[Records for the task]
* * * *

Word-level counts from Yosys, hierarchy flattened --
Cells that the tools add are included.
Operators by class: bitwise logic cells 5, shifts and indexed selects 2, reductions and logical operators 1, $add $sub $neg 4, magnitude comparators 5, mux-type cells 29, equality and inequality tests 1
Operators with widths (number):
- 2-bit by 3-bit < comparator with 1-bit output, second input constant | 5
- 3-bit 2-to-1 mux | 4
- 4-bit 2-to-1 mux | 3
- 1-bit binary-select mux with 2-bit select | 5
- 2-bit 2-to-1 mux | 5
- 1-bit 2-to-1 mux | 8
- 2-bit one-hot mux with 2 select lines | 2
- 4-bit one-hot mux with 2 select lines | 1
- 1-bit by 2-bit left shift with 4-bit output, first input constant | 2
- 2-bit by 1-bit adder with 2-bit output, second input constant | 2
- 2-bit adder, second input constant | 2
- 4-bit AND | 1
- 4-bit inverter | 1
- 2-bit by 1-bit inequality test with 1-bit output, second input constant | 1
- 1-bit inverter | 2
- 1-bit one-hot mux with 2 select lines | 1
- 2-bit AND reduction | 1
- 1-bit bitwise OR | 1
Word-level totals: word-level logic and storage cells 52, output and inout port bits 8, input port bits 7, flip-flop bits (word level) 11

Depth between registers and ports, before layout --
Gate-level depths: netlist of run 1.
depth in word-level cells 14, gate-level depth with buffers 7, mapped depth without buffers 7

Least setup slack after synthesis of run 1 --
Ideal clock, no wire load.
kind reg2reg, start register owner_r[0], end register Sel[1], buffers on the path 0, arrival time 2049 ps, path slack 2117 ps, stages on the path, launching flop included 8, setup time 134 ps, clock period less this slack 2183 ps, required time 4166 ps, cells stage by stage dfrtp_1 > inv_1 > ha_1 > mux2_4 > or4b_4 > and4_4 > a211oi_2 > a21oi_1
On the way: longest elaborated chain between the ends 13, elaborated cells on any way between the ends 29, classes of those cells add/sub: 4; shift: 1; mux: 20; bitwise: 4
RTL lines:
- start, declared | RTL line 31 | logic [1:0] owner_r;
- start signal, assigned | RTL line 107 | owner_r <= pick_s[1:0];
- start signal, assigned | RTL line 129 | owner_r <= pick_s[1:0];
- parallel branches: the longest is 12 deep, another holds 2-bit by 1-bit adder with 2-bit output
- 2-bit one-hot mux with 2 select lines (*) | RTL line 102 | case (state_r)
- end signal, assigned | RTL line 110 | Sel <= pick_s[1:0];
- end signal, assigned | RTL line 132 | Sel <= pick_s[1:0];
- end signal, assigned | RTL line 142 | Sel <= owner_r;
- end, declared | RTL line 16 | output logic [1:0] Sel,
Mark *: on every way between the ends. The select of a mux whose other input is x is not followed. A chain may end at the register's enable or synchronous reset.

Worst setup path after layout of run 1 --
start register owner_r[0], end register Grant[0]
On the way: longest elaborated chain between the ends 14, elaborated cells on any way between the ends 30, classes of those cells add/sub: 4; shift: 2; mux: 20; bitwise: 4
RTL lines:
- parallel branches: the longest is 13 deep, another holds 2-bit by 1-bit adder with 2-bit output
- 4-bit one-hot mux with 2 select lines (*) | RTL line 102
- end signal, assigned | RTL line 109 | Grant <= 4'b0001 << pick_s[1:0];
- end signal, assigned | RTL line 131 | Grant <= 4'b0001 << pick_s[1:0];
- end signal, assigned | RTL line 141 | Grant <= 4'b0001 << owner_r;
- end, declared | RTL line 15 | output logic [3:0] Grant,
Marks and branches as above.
[config.mk]
export PLATFORM = sky130hd
export DESIGN_NAME = memory_access_stage
export DESIGN_NICKNAME = d
export VERILOG_FILES = /design/src/rtl/memory_access_stage.sv
export SDC_FILE = /design/constraint.sdc
export NUM_CORES = 1
export LEC_CHECK = 0
export BUFFER_PORTS_ARGS = -buffer_cell sky130_fd_sc_hd__buf_2
export CORE_UTILIZATION = 50
export DETAILED_ROUTE_END_ITERATION = 8
export PLACE_DENSITY = 0.81
export SYNTH_ARGS = -nofsm -noshare
export SYNTH_HDL_FRONTEND = slang
export SYNTH_SLANG_ARGS = --single-unit
export TNS_END_PERCENT = 10
[constraint.sdc]
create_clock -name clock -period 2.05 [get_ports clock]
set_clock_uncertainty 0.1 [all_clocks]
set_input_delay 0.41 -clock clock [delete_from_list [all_inputs] [get_ports clock]]
set_output_delay 0.41 -clock clock [all_outputs]
set_load 0.03 [all_outputs]
## src/rtl/systolic_tile.sv

```systemverilog
// systolic_tile: output-stationary ROWS x COLS multiply-accumulate array with internal input skew.
// Build option: define SYSTOLIC_SIGNED_EN for two's-complement operands (unsigned otherwise).
module systolic_tile #(
  parameter int ROWS   = 4,
  parameter int COLS   = 4,
  parameter int DATA_W = 8,
  parameter int ACC_W  = 32,
  parameter int K_W    = 8
) (
  input  logic                                 clk,
  input  logic                                 reset,
  input  logic                                 start,
  input  logic [K_W-1:0]                       k_len,
  input  logic                                 in_valid,
  output logic                                 in_ready,
  input  logic [ROWS-1:0][DATA_W-1:0]          a_in,
  input  logic [COLS-1:0][DATA_W-1:0]          b_in,
  output logic                                 busy,
  output logic                                 done,
  output logic [ROWS-1:0][COLS-1:0][ACC_W-1:0] out
);

  localparam int PW = 2 * DATA_W;
  localparam int FL = ROWS + COLS - 2;
  localparam int DL = ROWS + COLS - 1;
  localparam int FW = 6;
  localparam logic [FW-1:0] FL_LAST = FW'((FL > 0) ? FL - 1 : 0);

  typedef enum logic [1:0] {IDLE, STREAM, FLUSH, DONE} state_t;

  state_t         state;
  state_t         state_next;
  logic [K_W-1:0] k_len_q;
  logic [K_W-1:0] beat_cnt;
  logic [FW-1:0]  flush_cnt;
  logic           start_acc;
  logic           vld_p0;
  logic           last_beat;

  logic [DATA_W-1:0] a_tap [ROWS][DL+1];
  logic [DATA_W-1:0] b_tap [COLS][DL+1];
  logic [DATA_W-1:0] a_dly_p1 [ROWS][DL];
  logic [DATA_W-1:0] b_dly_p1 [COLS][DL];

  function automatic logic [ACC_W-1:0] mul_ext(input logic [DATA_W-1:0] a,
                                               input logic [DATA_W-1:0] b);
`ifdef SYSTOLIC_SIGNED_EN
    logic signed [PW-1:0] ax;
    logic signed [PW-1:0] bx;
    logic signed [PW-1:0] p;
    logic [ACC_W-1:0]     r;
    ax = {{DATA_W{a[DATA_W-1]}}, a};
    bx = {{DATA_W{b[DATA_W-1]}}, b};
    p  = ax * bx;
    r  = {ACC_W{p[PW-1]}};
    r[PW-1:0] = p;
    return r;
`else
    logic [PW-1:0]    ax;
    logic [PW-1:0]    bx;
    logic [PW-1:0]    p;
    logic [ACC_W-1:0] r;
    ax = {{DATA_W{1'b0}}, a};
    bx = {{DATA_W{1'b0}}, b};
    p  = ax * bx;
    r  = '0;
    r[PW-1:0] = p;
    return r;
`endif
  endfunction

  assign start_acc = start && ((state == IDLE) || (state == DONE));
  assign in_ready  = reset && (state == STREAM);
  assign busy      = reset && ((state == STREAM) || (state == FLUSH));
  assign done      = reset && (state == DONE);
  assign vld_p0    = in_valid && in_ready;
  assign last_beat = vld_p0 && ((beat_cnt + K_W'(1)) == k_len_q);

  always_comb begin
    state_next = state;
    case (state)
      IDLE, DONE: begin
        if (start) begin
          state_next = (k_len == '0) ? DONE : STREAM;
        end else if (state == DONE) begin
          state_next = IDLE;
        end
      end
      STREAM: if (last_beat) state_next = (FL == 0) ? DONE : FLUSH;
      FLUSH:  if (flush_cnt == FL_LAST) state_next = DONE;
      default: state_next = IDLE;
    endcase
  end

  always_ff @(posedge clk) begin
    if (!reset) begin
      state     <= IDLE;
      k_len_q   <= '0;
      beat_cnt  <= '0;
      flush_cnt <= '0;
    end else begin
      state <= state_next;
      if (start_acc) begin
        k_len_q   <= k_len;
        beat_cnt  <= '0;
        flush_cnt <= '0;
      end else begin
        if (vld_p0) beat_cnt <= beat_cnt + K_W'(1);
        if (state == FLUSH) flush_cnt <= flush_cnt + FW'(1);
      end
    end
  end

  // stage p0: tap d of a channel is that channel delayed d cycles; bubbles enter as zero
  always_comb begin
    for (int i = 0; i < ROWS; i++) begin
      a_tap[i][0] = vld_p0 ? a_in[i] : '0;
      for (int d = 1; d <= DL; d++) a_tap[i][d] = a_dly_p1[i][d-1];
    end
    for (int j = 0; j < COLS; j++) begin
      b_tap[j][0] = vld_p0 ? b_in[j] : '0;
      for (int d = 1; d <= DL; d++) b_tap[j][d] = b_dly_p1[j][d-1];
    end
  end

  // stage p1: row i skew plus j right-hops (and column j skew plus i down-hops) meet at PE(i,j) after i+j cycles
  always_ff @(posedge clk) begin
    if (!reset || start_acc) begin
      for (int i = 0; i < ROWS; i++)
        for (int d = 0; d < DL; d++) a_dly_p1[i][d] <= '0;
      for (int j = 0; j < COLS; j++)
        for (int d = 0; d < DL; d++) b_dly_p1[j][d] <= '0;
      out <= '0;
    end else begin
      for (int i = 0; i < ROWS; i++)
        for (int d = 0; d < DL; d++) a_dly_p1[i][d] <= a_tap[i][d];
      for (int j = 0; j < COLS; j++)
        for (int d = 0; d < DL; d++) b_dly_p1[j][d] <= b_tap[j][d];
      for (int i = 0; i < ROWS; i++)
        for (int j = 0; j < COLS; j++)
          out[i][j] <= out[i][j] + mul_ext(a_tap[i][i+j], b_tap[j][i+j]);
    end
  end

endmodule

```
File: config.mk
export PLATFORM = sky130hd
export DESIGN_NAME = data_mem_responder
export DESIGN_NICKNAME = d
export VERILOG_FILES = /design/src/rtl/data_mem_responder.sv
export SDC_FILE = /design/constraint.sdc
export NUM_CORES = 2
export LEC_CHECK = 0
export BUFFER_PORTS_ARGS = -buffer_cell sky130_fd_sc_hd__buf_2
export CAP_MARGIN = 20
export CORE_MARGIN = 4
export CORE_UTILIZATION = 50
export DETAILED_ROUTE_END_ITERATION = 16
export PLACE_DENSITY = 0.78
export REMOVE_ABC_BUFFERS = 1
export SLEW_MARGIN = 20
export SYNTH_ARGS = -nofsm -noshare
export SYNTH_HDL_FRONTEND = slang
export SYNTH_SLANG_ARGS = --single-unit
File: constraint.sdc
create_clock -name clk -period 5.35 [get_ports clk]
set_input_delay 0.8025 -clock clk [delete_from_list [all_inputs] [get_ports clk]]
set_output_delay 0.8025 -clock clk [all_outputs]
set_load 0.02 [all_outputs]
--- config.mk ---
export PLATFORM = sky130hd
export DESIGN_NAME = wb_sequencer
export DESIGN_NICKNAME = d
export VERILOG_FILES = /design/src/rtl/wb_sequencer.sv
export SDC_FILE = /design/constraint.sdc
export NUM_CORES = 1
export LEC_CHECK = 0
export BUFFER_PORTS_ARGS = -buffer_cell sky130_fd_sc_hd__buf_2
export CAP_MARGIN = 0
export CORE_AREA = 2 2 55 57
export DETAILED_ROUTE_END_ITERATION = 8
export DIE_AREA = 0 0 57 59
export HOLD_SLACK_MARGIN = 0.05
export PLACE_DENSITY = 0.92
export SLEW_MARGIN = 20
export SYNTH_ARGS = -nofsm -noshare
export SYNTH_HDL_FRONTEND = slang
export SYNTH_SLANG_ARGS = --single-unit
--- constraint.sdc ---
create_clock -name clk -period 2.75 [get_ports clk]
set_clock_uncertainty 0.1 [all_clocks]
set_input_delay 0.275 -clock clk [delete_from_list [all_inputs] [get_ports clk]]
set_output_delay 0.275 -clock clk [all_outputs]
set_load 0.03 [all_outputs]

* * * *

[What to do]
Using the listing above, copy exactly the line that contains "Depth between registers", the line that contains "Ideal clock, no wire load.", and each line that falls between them.

[Response to the exercise]
Depth between registers and ports, before layout --
Gate-level depths: netlist of run 1.
depth in word-level cells 14, gate-level depth with buffers 7, mapped depth without buffers 7

Least setup slack after synthesis of run 1 --
Ideal clock, no wire load.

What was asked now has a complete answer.